---------- Data supplied
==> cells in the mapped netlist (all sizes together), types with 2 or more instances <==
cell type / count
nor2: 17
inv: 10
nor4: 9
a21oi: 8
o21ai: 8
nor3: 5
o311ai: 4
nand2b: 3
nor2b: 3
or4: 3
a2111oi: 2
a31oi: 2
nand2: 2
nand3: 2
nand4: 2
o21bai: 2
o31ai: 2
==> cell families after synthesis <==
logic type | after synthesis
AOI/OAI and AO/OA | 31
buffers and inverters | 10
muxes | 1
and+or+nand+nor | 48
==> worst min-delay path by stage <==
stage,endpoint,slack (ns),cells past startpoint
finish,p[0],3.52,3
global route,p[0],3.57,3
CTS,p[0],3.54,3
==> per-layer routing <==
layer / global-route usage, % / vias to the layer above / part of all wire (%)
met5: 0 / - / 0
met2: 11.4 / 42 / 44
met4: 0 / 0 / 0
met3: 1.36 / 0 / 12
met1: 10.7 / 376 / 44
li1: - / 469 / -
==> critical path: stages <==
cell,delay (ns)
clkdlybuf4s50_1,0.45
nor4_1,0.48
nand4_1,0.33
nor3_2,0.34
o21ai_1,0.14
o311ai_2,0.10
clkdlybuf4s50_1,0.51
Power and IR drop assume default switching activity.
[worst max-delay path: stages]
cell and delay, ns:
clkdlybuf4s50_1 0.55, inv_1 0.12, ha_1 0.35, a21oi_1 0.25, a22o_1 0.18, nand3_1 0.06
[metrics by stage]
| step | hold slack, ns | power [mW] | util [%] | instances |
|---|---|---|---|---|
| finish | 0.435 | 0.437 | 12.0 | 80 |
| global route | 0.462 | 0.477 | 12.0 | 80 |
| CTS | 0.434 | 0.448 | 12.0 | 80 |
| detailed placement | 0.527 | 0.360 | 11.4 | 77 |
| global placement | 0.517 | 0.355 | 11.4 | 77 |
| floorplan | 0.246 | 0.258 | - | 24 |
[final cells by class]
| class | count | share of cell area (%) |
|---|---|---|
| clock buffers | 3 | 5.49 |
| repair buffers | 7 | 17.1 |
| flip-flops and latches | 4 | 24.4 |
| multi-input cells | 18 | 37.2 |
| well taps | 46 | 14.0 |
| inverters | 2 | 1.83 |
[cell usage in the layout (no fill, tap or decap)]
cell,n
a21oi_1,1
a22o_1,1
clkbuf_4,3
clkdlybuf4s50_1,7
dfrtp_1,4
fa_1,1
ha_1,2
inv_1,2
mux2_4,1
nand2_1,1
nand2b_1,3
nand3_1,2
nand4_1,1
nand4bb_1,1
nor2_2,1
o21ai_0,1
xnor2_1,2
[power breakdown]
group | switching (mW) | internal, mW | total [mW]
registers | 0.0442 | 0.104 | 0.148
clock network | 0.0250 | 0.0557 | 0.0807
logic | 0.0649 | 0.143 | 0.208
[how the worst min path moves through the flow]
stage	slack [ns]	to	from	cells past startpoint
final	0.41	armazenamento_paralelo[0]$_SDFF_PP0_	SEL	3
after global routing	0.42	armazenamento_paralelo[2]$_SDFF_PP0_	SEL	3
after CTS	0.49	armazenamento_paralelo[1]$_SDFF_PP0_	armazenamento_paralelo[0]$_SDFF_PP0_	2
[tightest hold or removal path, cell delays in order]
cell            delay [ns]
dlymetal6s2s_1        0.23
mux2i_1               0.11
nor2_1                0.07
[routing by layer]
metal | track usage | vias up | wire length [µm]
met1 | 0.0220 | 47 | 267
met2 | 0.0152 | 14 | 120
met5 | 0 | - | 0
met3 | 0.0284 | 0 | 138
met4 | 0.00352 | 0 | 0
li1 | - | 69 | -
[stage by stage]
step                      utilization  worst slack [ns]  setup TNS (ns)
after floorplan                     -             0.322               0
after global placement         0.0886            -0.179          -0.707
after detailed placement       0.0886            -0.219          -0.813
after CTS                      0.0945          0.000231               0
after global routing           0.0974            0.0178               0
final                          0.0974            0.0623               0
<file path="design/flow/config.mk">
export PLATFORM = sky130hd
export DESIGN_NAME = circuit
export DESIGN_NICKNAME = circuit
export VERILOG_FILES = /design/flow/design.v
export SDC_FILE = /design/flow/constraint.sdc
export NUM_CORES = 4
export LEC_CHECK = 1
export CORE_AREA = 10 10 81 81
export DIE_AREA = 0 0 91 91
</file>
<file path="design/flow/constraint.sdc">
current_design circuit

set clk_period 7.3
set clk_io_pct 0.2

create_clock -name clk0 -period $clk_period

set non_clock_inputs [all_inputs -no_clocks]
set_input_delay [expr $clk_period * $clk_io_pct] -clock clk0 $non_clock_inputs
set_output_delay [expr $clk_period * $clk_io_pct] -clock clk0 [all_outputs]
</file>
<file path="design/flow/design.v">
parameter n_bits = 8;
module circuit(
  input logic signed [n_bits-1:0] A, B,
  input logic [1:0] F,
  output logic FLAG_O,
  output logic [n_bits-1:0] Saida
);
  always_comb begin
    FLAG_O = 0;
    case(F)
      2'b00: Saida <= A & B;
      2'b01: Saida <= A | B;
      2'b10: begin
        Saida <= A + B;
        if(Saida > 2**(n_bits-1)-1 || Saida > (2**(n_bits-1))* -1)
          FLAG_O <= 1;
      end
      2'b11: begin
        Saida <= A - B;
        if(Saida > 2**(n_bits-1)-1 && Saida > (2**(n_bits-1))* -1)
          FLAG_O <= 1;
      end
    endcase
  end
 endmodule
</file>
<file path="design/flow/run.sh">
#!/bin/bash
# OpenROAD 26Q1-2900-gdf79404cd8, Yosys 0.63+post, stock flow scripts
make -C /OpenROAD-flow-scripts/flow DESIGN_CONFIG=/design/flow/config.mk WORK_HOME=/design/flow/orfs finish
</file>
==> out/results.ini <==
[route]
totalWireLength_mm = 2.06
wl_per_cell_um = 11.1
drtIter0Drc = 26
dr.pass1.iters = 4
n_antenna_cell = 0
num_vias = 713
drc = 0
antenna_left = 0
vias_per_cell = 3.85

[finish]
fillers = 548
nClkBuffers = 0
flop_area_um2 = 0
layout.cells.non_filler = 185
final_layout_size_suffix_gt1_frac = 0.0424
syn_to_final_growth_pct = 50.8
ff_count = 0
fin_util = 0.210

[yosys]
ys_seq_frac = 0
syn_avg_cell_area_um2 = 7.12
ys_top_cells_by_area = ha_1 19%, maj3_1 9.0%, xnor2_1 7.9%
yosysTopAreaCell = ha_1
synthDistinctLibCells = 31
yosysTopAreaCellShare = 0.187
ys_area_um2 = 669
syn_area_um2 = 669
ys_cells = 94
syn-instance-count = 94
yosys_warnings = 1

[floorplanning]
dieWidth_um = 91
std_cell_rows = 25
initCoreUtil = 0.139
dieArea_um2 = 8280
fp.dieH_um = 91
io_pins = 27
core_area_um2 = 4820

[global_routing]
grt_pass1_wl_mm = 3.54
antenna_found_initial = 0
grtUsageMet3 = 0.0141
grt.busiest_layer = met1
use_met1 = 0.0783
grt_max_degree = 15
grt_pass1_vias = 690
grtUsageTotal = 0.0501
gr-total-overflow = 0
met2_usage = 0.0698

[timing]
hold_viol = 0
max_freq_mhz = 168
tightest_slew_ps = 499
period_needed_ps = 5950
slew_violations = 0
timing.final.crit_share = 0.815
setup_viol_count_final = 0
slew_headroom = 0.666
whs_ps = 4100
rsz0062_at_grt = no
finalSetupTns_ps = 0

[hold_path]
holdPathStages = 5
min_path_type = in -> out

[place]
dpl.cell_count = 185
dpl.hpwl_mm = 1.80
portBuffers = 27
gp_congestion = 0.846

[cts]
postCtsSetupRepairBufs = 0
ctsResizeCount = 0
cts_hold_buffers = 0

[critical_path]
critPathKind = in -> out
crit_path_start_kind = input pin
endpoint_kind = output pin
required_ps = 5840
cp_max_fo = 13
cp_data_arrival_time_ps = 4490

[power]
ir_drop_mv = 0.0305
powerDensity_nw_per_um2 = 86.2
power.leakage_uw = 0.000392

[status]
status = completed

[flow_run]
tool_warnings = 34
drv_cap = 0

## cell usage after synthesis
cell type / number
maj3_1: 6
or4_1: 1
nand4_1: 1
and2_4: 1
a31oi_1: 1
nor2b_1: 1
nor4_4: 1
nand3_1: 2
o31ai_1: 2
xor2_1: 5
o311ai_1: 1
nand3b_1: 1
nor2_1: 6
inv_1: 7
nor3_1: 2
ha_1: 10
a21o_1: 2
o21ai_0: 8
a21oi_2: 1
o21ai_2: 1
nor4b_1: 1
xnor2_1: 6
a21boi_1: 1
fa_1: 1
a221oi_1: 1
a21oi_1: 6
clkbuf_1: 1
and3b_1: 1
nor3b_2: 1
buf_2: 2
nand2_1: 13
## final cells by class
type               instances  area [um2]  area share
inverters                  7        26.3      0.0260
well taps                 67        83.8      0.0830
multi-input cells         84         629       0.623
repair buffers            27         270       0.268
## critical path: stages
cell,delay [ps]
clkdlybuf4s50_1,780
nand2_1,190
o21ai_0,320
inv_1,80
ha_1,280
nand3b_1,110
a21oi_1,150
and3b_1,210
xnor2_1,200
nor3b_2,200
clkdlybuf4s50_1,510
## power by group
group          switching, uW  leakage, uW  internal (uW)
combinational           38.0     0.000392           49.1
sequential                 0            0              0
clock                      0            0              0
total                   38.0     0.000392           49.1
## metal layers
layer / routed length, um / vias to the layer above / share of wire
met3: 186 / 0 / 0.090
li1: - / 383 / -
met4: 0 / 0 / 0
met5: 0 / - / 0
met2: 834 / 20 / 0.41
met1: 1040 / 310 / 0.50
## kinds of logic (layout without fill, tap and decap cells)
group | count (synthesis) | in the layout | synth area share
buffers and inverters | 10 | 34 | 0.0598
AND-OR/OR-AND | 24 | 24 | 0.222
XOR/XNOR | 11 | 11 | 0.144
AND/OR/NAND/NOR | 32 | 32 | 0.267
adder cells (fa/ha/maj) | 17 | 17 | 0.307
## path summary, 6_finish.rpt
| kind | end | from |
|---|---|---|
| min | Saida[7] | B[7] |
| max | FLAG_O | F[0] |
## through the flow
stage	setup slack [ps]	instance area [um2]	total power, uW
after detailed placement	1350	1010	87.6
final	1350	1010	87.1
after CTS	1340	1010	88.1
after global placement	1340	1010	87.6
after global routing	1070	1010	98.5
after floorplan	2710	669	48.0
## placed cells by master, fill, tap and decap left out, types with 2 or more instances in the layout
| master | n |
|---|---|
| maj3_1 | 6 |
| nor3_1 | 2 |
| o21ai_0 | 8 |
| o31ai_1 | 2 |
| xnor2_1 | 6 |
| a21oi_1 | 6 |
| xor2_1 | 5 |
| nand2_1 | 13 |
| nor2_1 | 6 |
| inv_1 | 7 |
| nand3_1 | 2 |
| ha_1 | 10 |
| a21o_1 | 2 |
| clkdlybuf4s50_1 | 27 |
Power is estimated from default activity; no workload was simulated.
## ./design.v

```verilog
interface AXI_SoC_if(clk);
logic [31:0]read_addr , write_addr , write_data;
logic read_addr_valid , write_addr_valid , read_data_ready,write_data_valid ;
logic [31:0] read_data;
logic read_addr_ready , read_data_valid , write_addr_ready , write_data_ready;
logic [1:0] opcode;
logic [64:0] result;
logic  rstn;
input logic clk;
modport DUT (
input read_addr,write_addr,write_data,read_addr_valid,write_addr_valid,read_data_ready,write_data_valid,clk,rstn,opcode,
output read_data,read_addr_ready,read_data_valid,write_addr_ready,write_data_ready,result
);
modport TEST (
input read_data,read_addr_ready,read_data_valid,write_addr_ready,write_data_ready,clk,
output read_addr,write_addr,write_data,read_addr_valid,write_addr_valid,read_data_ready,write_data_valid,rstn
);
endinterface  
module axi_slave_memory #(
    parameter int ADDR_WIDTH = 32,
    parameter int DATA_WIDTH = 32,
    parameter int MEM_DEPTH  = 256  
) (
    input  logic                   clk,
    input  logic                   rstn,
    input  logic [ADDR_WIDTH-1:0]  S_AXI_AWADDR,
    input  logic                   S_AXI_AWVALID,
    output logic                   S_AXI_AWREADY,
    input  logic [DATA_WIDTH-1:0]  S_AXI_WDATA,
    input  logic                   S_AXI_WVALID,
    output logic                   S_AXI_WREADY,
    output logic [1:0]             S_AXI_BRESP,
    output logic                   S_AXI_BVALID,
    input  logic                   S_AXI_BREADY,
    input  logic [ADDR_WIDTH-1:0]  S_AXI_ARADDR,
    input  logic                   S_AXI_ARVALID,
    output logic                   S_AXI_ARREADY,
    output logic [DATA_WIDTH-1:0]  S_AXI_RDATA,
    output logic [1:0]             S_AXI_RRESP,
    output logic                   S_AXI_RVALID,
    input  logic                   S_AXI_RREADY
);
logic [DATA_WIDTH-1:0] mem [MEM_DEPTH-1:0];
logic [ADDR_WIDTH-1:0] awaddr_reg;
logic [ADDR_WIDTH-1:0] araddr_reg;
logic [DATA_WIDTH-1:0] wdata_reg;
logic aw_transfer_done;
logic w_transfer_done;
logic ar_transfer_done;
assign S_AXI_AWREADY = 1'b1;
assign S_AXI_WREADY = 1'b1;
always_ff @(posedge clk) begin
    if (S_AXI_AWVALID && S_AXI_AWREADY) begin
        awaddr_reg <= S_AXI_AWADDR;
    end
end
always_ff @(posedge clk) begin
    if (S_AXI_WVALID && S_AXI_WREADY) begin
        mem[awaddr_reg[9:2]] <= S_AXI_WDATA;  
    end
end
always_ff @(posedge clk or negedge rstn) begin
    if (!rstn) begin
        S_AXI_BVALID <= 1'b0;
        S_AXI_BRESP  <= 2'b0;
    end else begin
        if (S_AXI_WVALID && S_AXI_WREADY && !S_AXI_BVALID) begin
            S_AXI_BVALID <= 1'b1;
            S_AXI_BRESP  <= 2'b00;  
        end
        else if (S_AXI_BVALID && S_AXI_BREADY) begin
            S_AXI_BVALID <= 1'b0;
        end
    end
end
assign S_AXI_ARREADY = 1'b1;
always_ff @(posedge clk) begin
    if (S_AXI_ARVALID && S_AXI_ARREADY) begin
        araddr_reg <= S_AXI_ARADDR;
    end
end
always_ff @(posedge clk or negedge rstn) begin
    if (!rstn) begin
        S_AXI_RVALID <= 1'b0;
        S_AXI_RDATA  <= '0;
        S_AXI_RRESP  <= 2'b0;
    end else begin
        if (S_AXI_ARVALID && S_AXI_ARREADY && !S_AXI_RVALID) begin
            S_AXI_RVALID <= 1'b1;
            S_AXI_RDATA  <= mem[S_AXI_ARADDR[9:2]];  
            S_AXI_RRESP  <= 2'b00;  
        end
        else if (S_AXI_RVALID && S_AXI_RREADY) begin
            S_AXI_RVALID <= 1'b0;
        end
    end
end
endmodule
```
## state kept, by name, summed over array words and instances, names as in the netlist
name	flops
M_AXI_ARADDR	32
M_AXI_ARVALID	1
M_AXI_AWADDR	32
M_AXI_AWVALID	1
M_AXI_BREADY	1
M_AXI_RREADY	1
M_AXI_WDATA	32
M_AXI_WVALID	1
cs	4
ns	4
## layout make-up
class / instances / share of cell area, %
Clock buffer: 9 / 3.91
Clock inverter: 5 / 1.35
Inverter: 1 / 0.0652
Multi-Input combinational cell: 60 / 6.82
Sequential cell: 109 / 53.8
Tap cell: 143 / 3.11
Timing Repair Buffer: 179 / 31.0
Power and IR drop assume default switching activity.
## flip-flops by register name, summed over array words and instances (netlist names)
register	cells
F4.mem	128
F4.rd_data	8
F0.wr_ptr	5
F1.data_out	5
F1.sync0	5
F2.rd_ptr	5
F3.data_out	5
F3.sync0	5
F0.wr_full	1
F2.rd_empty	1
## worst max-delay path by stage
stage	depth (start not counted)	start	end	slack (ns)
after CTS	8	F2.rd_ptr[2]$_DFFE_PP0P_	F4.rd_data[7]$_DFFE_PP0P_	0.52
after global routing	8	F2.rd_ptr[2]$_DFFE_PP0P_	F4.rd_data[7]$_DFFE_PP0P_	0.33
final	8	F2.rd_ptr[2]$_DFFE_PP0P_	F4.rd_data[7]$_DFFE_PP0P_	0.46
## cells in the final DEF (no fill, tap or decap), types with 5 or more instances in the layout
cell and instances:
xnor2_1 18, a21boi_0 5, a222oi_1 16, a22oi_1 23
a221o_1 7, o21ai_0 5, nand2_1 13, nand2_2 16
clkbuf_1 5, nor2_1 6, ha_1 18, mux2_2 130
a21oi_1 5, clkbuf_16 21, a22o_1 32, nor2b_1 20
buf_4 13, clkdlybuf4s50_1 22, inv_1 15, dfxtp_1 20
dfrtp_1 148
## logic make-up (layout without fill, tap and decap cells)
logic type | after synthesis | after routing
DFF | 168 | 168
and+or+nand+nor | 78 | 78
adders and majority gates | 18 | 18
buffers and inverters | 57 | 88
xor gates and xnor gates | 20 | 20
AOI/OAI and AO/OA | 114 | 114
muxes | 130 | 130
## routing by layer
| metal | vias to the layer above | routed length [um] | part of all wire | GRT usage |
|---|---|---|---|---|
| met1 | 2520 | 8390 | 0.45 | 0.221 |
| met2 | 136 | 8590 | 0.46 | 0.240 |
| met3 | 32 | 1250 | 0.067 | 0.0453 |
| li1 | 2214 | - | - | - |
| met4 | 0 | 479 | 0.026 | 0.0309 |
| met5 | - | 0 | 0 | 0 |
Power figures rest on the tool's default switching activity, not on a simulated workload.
--------------------
**Task objective**
Match on "flip": copy every line in the records that has it.

**Output for this task**
| flip-flops and latches | 4 | 24.4 |
## flip-flops by register name, summed over array words and instances (netlist names)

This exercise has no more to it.